I said nothing cynical about marriage at the wedding, despite the fact that all those 20-somethings with their stubbly beards and flawless skin aroused my skeptical self. And when two groomsmen launched into a tirade at my husband ("We know lousy dads when we see one," they said, "and you're one!"), I shuddered to realize the scars of divorce are deep and wide and indelible; I think the world could do without some of the meanness they create, so I left that wedding thinking maybe this marriage business wasn't such a good idea (money-making business though it is).

I used to think divorce was sophisticated, and a lifetime married to one person impossible.
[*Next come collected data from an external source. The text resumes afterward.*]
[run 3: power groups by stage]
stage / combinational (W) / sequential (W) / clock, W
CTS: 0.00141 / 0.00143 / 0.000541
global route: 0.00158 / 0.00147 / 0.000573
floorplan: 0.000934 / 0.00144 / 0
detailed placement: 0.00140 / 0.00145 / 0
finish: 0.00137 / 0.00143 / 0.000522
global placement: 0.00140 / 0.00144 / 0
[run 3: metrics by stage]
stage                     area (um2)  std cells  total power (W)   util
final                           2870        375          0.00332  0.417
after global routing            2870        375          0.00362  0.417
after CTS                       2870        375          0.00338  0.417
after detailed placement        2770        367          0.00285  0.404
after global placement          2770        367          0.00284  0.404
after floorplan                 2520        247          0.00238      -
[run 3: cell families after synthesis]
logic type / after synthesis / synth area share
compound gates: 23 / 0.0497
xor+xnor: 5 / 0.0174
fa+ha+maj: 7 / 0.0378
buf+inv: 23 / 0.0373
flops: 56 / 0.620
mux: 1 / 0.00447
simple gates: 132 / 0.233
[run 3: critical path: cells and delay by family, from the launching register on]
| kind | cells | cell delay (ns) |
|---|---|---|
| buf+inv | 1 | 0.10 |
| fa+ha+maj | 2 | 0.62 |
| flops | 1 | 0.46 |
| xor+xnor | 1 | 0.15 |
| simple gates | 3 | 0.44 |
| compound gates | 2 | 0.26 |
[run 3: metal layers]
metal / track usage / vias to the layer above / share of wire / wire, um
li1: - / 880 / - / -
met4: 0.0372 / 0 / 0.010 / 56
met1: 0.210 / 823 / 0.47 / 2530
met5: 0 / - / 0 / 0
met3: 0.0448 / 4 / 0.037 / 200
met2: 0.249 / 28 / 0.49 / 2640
==> src/rtl/fetch_queue.sv <==
// fetch_queue: compacting instruction queue between 2-wide fetch and decode.
// Ports: clk/reset, flush, in_valid/in_pc/in_instr, fq_stall, dec_*, fq_count, ovf_err. Option: FQ_BYPASS_EN.
module fetch_queue #(
  parameter int XLEN    = 32,
  parameter int FETCH_W = 2,
  parameter int DEPTH   = 8
) (
  input  logic                          clk,
  input  logic                          reset,
  input  logic                          flush,
  input  logic [FETCH_W-1:0]            in_valid,
  input  logic [FETCH_W-1:0][XLEN-1:0]  in_pc,
  input  logic [FETCH_W-1:0][XLEN-1:0]  in_instr,
  output logic                          fq_stall,
  output logic [FETCH_W-1:0]            dec_valid,
  output logic [FETCH_W-1:0][XLEN-1:0]  dec_pc,
  output logic [FETCH_W-1:0][XLEN-1:0]  dec_instr,
  input  logic                          dec_ready,
  output logic [$clog2(DEPTH+1)-1:0]    fq_count,
  output logic                          ovf_err
);

  localparam int AW = $clog2(DEPTH);
  localparam int CW = $clog2(DEPTH+1);

  logic [XLEN-1:0] mem_pc    [DEPTH];
  logic [XLEN-1:0] mem_instr [DEPTH];

  logic [AW-1:0] head, tail;
  logic [CW-1:0] count;

  logic [CW-1:0] slot_pos [FETCH_W];
  logic [CW-1:0] n_in, n_q, n_out, free;
  logic [FETCH_W-1:0][XLEN-1:0] comp_pc, comp_instr;
  logic [FETCH_W-1:0][XLEN-1:0] q_pc, q_instr;
  logic [FETCH_W-1:0] q_valid;
  logic take, do_enq, drop;

  // Compact valid input slots: slot i lands at position popcount(valid[i-1:0]).
  always_comb begin
    logic [CW-1:0] pos;
    pos = '0;
    for (int i = 0; i < FETCH_W; i++) begin
      slot_pos[i] = pos;
      pos = pos + CW'(in_valid[i]);
    end
    n_in = pos;
    for (int j = 0; j < FETCH_W; j++) begin
      comp_pc[j]    = '0;
      comp_instr[j] = '0;
      for (int i = 0; i < FETCH_W; i++) begin
        if (in_valid[i] && slot_pos[i] == CW'(j)) begin
          comp_pc[j]    = in_pc[i];
          comp_instr[j] = in_instr[i];
        end
      end
    end
  end

  always_comb begin
    logic [AW-1:0] idx;
    idx = '0;
    for (int i = 0; i < FETCH_W; i++) begin
      idx        = head + AW'(i);
      q_pc[i]    = mem_pc[idx];
      q_instr[i] = mem_instr[idx];
      q_valid[i] = count > CW'(i);
    end
  end

  assign n_q  = (count >= CW'(FETCH_W)) ? CW'(FETCH_W) : count;
  assign free = CW'(DEPTH) - count;

`ifdef FQ_BYPASS_EN
  logic byp;
  assign byp = (count == '0) && !flush;

  always_comb begin
    dec_pc    = q_pc;
    dec_instr = q_instr;
    dec_valid = q_valid;
    if (byp) begin
      dec_pc    = comp_pc;
      dec_instr = comp_instr;
      for (int i = 0; i < FETCH_W; i++) dec_valid[i] = n_in > CW'(i);
    end
  end

  // Bypassed slots consumed by decode never enter storage.
  assign take  = byp && dec_ready;
  assign n_out = take ? n_in : (dec_ready ? n_q : '0);
`else
  assign dec_pc    = q_pc;
  assign dec_instr = q_instr;
  assign dec_valid = q_valid;
  assign take      = 1'b0;
  assign n_out     = dec_ready ? n_q : '0;
`endif

  // Acceptance uses the pre-cycle count; a bundle is never split.
  assign do_enq = !flush && !take && (n_in != '0) && (n_in <= free);
  assign drop   = !flush && (n_in > free);

  assign fq_stall = free < CW'(2*FETCH_W);
  assign fq_count = count;

  always_ff @(posedge clk) begin
    if (!reset && do_enq) begin
      for (int j = 0; j < FETCH_W; j++) begin
        if (CW'(j) < n_in) begin
          mem_pc[tail + AW'(j)]    <= comp_pc[j];
          mem_instr[tail + AW'(j)] <= comp_instr[j];
        end
      end
    end
  end

  always_ff @(posedge clk) begin
    if (reset) begin
      head    <= '0;
      tail    <= '0;
      count   <= '0;
      ovf_err <= 1'b0;
    end else if (flush) begin
      head  <= '0;
      tail  <= '0;
      count <= '0;
    end else begin
      if (do_enq) tail <= tail + AW'(n_in);
      if (!take) head <= head + AW'(n_out);
      count <= count + (do_enq ? n_in : '0) - (take ? '0 : n_out);
      if (drop) ovf_err <= 1'b1;
    end
  end

endmodule

==> config.mk <==
export PLATFORM = sky130hd
export DESIGN_NAME = fetch_queue
export DESIGN_NICKNAME = d
export VERILOG_FILES = /design/src/rtl/fetch_queue.sv
export SDC_FILE = /design/constraint.sdc
export NUM_CORES = 1
export LEC_CHECK = 0
export CAP_MARGIN = 15
export CELL_PAD_IN_SITES_DETAIL_PLACEMENT = 1
export CELL_PAD_IN_SITES_GLOBAL_PLACEMENT = 1
export CORE_MARGIN = 5
export CORE_UTILIZATION = 54
export DETAILED_ROUTE_END_ITERATION = 6
export PLACE_DENSITY_LB_ADDON = 0.1
export SYNTH_ARGS = -nofsm -noshare
export SYNTH_HDL_FRONTEND = slang
export SYNTH_SLANG_ARGS = --single-unit
==> constraint.sdc <==
create_clock -name clk -period 24.2 [get_ports clk]
set_input_delay 7.26 -clock clk [delete_from_list [all_inputs] [get_ports clk]]
set_output_delay 7.26 -clock clk [all_outputs]
set_load 0.02 [all_outputs]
I used to think my friend Patrick was crazy to think the course he created -- Marriage 101 -- could help anyone.
In my 20s, when I married the man who turned out to be only my first husband, I was ambitious and cocky, but in retrospect I see I was also unsure about who I was. I envisioned a romantic, wildly successful life. Does anyone in her 20s envision anything less? I'd be a famous writer with oceans of friends, fabulous clothes, and a marriage like my parents', only more cinematic. On my (first) wedding day, my parents were well into their 25th year of marriage; they still stared into each others' eyes and cuddled on the sofa. The only part I didn't like but figured I had remedied for myself was that they hadn't tossed over scads of lovers for each other.

After that marriage dissolved and as my second (to a man in prison, a story for another day) was falling to pieces -- I began to think kids of divorce were lucky. Sure I had had a model of devoted happiness, but maybe it was fiery discontent that inspired the desire to create its opposite.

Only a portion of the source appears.